- TASK DETAILS
Among the entries below, one stretch runs from the line that contains "-- run 2: cell families" through the line that contains "-- run 2: metrics". Repeat that stretch exactly, ends included, and only that.

- LISTED ENTRIES
#####

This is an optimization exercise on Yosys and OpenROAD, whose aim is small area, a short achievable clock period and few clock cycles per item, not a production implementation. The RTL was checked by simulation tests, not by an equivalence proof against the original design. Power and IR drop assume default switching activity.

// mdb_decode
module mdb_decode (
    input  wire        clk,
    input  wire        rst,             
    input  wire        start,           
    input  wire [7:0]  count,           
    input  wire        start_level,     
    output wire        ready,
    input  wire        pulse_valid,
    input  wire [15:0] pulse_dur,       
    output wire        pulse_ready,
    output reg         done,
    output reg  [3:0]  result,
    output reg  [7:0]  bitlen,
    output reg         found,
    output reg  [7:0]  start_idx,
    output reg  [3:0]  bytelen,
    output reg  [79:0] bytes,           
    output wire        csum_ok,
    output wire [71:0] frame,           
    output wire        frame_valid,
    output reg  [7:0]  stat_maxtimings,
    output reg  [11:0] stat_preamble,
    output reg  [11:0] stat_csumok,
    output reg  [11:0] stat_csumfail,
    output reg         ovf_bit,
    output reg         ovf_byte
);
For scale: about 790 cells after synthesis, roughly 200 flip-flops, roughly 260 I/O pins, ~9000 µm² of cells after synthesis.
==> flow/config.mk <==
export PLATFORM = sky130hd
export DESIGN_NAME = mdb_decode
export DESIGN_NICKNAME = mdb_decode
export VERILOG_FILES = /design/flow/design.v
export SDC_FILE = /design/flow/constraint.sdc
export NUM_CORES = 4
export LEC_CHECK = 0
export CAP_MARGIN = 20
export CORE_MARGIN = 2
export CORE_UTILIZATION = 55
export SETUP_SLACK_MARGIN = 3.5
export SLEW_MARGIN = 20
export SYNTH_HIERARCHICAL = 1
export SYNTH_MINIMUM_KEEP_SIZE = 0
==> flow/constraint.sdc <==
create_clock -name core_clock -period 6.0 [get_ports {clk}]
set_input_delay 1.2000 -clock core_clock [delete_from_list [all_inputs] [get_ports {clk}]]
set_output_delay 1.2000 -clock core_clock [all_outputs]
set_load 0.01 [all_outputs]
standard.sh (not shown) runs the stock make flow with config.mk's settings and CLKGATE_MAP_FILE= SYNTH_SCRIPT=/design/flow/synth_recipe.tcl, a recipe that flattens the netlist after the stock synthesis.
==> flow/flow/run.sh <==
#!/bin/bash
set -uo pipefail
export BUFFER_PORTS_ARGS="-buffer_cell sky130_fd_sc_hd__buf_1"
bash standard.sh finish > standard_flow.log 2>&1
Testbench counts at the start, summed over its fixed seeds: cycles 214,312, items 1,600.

#####

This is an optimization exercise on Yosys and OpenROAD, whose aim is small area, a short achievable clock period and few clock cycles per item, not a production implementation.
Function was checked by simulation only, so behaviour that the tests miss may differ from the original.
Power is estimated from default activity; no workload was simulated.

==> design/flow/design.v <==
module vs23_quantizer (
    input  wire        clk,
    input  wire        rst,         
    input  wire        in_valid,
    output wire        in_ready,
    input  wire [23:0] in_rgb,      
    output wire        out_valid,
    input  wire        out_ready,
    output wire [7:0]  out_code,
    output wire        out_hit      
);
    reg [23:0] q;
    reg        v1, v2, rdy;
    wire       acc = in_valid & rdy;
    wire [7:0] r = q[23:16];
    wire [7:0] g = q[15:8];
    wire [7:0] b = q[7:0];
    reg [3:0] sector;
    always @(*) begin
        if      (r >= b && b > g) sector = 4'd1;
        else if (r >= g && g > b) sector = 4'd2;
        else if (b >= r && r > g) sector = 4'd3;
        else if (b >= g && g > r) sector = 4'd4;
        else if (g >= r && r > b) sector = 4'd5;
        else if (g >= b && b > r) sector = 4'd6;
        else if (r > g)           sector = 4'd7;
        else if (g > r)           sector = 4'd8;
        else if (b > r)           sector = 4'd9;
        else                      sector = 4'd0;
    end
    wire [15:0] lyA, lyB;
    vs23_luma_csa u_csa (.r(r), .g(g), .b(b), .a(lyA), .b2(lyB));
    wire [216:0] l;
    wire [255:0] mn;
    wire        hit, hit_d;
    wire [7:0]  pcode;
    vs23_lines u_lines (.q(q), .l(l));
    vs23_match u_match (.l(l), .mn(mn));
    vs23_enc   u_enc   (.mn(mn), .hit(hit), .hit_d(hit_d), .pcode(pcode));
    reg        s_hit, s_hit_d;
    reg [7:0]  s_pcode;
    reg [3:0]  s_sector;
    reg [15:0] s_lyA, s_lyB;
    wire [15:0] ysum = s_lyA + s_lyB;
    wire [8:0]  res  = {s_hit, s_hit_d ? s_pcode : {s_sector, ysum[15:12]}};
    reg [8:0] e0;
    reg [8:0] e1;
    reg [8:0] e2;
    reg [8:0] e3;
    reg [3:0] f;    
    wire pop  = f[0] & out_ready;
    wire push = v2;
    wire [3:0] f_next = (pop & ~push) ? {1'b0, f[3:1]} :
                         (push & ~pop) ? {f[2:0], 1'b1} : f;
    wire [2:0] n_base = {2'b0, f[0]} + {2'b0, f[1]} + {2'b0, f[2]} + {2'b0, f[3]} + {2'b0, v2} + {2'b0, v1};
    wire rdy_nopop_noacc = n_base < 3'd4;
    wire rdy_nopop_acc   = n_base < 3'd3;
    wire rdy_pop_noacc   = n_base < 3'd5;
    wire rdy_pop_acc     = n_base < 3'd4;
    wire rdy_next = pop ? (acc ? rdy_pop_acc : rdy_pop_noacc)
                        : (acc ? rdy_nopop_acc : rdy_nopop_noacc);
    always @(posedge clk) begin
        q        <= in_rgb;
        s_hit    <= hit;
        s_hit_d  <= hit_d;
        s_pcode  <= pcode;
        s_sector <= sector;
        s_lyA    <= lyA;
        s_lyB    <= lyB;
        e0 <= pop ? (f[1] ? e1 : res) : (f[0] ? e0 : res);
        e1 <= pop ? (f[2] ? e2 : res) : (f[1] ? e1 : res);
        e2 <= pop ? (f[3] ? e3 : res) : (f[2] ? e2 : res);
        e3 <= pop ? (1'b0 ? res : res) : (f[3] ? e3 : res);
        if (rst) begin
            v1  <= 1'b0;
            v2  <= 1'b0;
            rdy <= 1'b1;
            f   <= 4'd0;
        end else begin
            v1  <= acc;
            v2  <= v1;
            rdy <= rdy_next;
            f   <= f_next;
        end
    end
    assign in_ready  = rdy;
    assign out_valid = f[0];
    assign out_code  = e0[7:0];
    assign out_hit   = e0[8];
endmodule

#####

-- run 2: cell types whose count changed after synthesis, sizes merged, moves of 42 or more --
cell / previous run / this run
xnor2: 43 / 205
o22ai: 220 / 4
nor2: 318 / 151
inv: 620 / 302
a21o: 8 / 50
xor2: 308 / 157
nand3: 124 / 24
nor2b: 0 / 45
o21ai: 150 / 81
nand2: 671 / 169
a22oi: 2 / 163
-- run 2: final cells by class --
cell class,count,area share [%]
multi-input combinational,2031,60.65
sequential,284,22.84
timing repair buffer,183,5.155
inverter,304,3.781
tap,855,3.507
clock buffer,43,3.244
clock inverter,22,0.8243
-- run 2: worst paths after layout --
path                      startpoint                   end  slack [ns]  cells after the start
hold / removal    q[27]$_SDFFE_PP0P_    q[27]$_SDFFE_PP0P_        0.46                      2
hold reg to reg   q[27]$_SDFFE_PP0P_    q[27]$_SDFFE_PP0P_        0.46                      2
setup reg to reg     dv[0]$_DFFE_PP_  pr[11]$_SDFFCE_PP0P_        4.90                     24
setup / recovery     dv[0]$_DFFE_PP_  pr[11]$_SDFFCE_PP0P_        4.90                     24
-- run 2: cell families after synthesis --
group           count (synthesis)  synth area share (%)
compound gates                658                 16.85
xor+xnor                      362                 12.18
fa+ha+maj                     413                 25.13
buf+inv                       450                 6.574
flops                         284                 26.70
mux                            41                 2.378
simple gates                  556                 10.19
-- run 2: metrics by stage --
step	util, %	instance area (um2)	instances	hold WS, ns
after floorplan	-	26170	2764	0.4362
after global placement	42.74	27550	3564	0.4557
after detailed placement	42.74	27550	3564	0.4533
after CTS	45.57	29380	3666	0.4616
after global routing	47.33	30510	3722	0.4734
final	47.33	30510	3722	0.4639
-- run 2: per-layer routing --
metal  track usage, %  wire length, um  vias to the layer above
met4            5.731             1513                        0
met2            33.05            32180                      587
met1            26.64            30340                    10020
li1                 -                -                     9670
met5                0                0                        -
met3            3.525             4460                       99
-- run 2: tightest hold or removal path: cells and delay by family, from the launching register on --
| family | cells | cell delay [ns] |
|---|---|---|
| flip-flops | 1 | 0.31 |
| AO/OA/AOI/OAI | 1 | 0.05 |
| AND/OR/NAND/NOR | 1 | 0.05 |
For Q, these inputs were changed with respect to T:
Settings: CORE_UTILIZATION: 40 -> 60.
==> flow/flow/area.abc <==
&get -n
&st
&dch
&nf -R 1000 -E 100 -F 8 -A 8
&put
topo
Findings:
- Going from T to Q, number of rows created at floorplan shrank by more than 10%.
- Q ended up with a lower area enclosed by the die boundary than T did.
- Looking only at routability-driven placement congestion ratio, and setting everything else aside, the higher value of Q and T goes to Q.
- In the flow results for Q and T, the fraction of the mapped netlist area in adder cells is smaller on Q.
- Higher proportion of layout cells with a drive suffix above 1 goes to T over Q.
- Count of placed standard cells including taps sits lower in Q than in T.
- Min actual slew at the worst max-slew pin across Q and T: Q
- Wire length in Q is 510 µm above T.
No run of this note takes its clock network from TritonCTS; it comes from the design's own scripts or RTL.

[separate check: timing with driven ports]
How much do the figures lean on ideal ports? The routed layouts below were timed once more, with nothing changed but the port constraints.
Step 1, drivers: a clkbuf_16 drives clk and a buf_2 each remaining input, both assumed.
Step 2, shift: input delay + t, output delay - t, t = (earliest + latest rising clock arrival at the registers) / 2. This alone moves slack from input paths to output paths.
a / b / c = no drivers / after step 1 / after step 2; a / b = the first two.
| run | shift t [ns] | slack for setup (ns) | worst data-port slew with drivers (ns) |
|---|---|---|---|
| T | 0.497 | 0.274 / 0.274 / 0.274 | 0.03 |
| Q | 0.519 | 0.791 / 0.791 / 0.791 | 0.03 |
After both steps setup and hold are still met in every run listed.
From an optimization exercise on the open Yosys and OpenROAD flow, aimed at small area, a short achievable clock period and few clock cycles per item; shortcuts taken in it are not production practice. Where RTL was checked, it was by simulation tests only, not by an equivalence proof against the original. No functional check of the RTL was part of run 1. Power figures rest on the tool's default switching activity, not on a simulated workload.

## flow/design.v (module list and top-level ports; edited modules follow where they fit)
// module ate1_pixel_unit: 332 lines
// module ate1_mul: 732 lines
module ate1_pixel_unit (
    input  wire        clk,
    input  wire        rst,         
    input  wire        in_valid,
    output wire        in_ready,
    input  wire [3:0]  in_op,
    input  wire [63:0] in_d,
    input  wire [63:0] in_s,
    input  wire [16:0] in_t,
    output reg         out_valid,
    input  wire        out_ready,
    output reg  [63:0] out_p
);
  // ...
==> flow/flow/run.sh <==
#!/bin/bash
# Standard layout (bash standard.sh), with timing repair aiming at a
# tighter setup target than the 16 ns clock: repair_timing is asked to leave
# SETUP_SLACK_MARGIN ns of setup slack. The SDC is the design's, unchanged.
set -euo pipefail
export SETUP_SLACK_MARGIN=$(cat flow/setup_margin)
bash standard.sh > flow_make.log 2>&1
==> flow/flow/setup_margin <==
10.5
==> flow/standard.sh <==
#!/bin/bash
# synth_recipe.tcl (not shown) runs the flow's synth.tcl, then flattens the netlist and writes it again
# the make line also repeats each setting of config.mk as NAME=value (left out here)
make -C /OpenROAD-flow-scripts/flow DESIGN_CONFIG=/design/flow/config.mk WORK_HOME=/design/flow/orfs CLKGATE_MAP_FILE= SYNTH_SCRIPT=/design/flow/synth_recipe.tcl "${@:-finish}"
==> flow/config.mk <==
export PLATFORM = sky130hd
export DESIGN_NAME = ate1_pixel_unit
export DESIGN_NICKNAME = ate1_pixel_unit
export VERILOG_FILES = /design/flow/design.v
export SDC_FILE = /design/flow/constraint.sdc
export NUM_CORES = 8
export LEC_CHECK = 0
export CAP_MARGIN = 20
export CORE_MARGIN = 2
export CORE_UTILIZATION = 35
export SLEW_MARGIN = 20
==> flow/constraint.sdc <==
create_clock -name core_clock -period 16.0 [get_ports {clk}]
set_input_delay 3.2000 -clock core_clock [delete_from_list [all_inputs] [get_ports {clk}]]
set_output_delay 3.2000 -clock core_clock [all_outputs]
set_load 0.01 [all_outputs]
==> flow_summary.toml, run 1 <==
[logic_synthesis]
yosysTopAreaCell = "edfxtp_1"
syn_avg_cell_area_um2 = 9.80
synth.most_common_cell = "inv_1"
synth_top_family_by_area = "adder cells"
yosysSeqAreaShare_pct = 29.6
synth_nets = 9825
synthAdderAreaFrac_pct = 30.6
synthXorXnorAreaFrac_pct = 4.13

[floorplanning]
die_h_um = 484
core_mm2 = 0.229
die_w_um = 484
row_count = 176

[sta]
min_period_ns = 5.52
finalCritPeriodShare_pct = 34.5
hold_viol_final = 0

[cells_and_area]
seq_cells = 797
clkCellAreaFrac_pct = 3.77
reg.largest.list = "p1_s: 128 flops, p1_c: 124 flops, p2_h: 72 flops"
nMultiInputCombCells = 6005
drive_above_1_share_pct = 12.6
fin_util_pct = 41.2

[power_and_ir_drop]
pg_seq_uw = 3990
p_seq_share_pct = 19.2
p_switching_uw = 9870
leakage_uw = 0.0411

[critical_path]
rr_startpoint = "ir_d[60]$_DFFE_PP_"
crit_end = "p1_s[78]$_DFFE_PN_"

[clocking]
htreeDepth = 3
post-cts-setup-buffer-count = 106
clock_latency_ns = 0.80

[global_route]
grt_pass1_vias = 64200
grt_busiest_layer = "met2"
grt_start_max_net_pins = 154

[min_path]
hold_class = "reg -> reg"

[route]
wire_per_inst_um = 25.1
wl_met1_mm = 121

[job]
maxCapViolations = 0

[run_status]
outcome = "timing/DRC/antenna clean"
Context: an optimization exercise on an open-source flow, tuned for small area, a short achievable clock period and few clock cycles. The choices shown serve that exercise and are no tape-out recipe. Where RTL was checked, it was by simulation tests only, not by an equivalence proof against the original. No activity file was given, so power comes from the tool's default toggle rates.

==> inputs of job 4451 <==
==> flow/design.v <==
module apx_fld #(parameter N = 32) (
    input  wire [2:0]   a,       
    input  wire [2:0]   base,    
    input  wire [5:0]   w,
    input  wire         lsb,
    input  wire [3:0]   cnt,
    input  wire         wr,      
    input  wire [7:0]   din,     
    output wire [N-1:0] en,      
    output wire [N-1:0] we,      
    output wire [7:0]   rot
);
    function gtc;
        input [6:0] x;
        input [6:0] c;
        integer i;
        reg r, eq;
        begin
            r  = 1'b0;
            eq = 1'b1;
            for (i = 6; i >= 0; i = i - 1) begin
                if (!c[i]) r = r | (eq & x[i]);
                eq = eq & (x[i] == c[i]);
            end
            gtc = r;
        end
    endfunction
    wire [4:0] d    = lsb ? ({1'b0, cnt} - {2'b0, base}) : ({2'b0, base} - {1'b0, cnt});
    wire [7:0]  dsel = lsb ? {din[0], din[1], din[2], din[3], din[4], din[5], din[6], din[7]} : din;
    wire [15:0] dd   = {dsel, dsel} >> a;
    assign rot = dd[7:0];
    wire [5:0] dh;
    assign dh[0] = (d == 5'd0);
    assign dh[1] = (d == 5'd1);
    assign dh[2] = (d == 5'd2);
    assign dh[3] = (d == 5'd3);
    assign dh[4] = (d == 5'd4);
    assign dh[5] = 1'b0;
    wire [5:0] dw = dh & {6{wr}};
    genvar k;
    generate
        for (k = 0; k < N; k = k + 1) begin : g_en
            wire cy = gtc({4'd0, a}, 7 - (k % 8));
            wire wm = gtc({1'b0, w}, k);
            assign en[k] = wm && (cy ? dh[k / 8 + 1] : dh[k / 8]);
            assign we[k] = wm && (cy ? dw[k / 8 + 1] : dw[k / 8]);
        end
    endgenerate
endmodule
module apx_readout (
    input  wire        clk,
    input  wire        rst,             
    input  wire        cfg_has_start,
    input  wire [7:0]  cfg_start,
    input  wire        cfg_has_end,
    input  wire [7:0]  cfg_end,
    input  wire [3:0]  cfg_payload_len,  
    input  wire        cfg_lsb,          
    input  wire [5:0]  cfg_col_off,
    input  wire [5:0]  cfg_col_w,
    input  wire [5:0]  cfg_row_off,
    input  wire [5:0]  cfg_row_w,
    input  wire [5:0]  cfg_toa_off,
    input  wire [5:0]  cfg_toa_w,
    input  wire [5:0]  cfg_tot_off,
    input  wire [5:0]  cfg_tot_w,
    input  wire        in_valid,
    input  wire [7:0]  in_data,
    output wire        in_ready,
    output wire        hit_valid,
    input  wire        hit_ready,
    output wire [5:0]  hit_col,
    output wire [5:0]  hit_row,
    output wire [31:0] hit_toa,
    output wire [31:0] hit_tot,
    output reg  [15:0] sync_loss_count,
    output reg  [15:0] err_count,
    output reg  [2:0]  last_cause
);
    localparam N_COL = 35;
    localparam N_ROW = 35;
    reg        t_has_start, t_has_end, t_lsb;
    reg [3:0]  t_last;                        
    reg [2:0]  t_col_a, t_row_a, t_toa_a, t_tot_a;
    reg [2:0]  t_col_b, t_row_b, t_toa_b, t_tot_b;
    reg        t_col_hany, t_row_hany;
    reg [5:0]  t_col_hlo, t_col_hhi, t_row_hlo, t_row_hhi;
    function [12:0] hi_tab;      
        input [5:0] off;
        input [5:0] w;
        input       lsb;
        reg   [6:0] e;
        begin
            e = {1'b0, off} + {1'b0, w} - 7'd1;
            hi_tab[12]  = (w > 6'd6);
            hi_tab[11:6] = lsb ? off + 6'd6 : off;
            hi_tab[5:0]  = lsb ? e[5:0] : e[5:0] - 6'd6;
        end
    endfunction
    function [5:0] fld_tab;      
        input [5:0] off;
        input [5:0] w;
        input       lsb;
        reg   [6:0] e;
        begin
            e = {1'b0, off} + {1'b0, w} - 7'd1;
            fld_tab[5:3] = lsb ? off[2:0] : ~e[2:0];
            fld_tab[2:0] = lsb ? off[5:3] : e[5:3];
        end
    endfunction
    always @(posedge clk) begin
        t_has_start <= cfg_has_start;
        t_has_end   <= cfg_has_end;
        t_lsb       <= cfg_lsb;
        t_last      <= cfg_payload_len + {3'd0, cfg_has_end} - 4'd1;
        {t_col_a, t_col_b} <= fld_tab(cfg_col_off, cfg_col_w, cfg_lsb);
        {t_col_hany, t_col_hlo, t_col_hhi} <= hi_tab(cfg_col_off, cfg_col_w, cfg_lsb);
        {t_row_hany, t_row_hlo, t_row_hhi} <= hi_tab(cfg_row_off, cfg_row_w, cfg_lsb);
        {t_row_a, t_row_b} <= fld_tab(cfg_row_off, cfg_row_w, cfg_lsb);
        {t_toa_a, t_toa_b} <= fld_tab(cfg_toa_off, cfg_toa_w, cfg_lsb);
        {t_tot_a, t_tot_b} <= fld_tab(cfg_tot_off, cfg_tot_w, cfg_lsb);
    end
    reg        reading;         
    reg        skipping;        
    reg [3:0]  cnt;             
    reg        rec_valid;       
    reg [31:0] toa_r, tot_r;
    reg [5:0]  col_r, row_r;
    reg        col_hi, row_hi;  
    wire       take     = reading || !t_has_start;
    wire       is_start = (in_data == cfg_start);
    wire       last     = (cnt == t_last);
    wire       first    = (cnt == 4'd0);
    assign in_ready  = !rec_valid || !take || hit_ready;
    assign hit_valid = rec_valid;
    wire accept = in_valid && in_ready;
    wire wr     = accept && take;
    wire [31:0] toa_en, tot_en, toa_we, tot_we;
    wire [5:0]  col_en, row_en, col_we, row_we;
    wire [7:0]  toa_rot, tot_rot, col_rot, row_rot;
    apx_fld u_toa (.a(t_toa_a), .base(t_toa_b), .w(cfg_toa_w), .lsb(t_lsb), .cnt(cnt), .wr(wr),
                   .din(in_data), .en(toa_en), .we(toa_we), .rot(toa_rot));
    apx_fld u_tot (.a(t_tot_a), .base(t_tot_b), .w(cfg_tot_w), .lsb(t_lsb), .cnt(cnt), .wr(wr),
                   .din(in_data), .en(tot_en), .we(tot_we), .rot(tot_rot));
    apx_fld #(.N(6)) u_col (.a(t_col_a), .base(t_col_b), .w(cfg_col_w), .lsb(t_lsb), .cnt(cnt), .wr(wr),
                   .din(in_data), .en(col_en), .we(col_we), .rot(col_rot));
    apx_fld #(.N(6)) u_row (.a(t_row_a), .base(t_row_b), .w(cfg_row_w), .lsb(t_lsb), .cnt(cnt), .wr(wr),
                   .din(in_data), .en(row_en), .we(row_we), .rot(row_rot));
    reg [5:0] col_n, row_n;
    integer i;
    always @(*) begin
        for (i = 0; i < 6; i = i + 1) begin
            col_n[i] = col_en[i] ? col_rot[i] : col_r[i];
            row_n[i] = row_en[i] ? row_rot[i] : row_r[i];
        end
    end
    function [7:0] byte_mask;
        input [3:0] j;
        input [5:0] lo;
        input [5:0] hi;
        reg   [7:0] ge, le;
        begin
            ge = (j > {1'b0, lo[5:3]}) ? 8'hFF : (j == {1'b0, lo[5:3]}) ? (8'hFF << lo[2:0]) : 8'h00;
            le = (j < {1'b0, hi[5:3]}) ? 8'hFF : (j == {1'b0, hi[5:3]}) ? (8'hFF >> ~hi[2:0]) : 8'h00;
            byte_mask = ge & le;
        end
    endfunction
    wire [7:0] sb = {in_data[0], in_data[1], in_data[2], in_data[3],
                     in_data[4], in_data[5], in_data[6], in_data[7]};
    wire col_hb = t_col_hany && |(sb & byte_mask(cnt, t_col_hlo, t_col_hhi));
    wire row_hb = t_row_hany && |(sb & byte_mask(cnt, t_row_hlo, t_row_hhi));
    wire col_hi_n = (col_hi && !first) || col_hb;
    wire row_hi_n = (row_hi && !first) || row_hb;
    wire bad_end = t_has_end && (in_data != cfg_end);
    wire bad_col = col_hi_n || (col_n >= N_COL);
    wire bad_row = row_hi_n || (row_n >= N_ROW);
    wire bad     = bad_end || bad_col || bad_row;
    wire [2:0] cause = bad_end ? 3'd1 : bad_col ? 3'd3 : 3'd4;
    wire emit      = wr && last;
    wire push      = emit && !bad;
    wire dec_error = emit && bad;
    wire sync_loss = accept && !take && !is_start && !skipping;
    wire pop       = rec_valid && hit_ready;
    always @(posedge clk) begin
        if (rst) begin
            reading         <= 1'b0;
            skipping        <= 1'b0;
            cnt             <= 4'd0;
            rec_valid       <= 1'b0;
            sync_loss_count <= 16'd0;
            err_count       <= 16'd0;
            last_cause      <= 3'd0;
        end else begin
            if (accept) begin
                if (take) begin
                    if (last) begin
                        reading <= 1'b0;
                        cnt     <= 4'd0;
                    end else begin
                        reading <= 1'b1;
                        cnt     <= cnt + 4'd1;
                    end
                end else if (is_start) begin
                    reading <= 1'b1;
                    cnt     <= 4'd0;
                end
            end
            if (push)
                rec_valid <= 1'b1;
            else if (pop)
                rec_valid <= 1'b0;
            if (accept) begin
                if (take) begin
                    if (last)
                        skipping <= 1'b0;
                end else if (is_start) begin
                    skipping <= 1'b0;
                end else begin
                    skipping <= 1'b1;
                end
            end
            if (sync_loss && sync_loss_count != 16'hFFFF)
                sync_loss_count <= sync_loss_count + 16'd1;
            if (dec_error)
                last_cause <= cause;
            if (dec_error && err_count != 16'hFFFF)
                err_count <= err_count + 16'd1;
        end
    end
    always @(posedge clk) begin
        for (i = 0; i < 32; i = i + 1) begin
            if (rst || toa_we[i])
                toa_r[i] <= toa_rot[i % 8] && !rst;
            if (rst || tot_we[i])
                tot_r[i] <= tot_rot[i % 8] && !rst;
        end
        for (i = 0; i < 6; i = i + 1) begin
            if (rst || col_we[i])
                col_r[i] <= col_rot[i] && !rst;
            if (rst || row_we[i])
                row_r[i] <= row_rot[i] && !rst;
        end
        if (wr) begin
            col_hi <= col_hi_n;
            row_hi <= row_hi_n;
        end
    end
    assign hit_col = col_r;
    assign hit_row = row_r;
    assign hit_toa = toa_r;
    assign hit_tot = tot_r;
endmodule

#####

- TASK ANSWER
-- run 2: cell families after synthesis --
group           count (synthesis)  synth area share (%)
compound gates                658                 16.85
xor+xnor                      362                 12.18
fa+ha+maj                     413                 25.13
buf+inv                       450                 6.574
flops                         284                 26.70
mux                            41                 2.378
simple gates                  556                 10.19
-- run 2: metrics by stage --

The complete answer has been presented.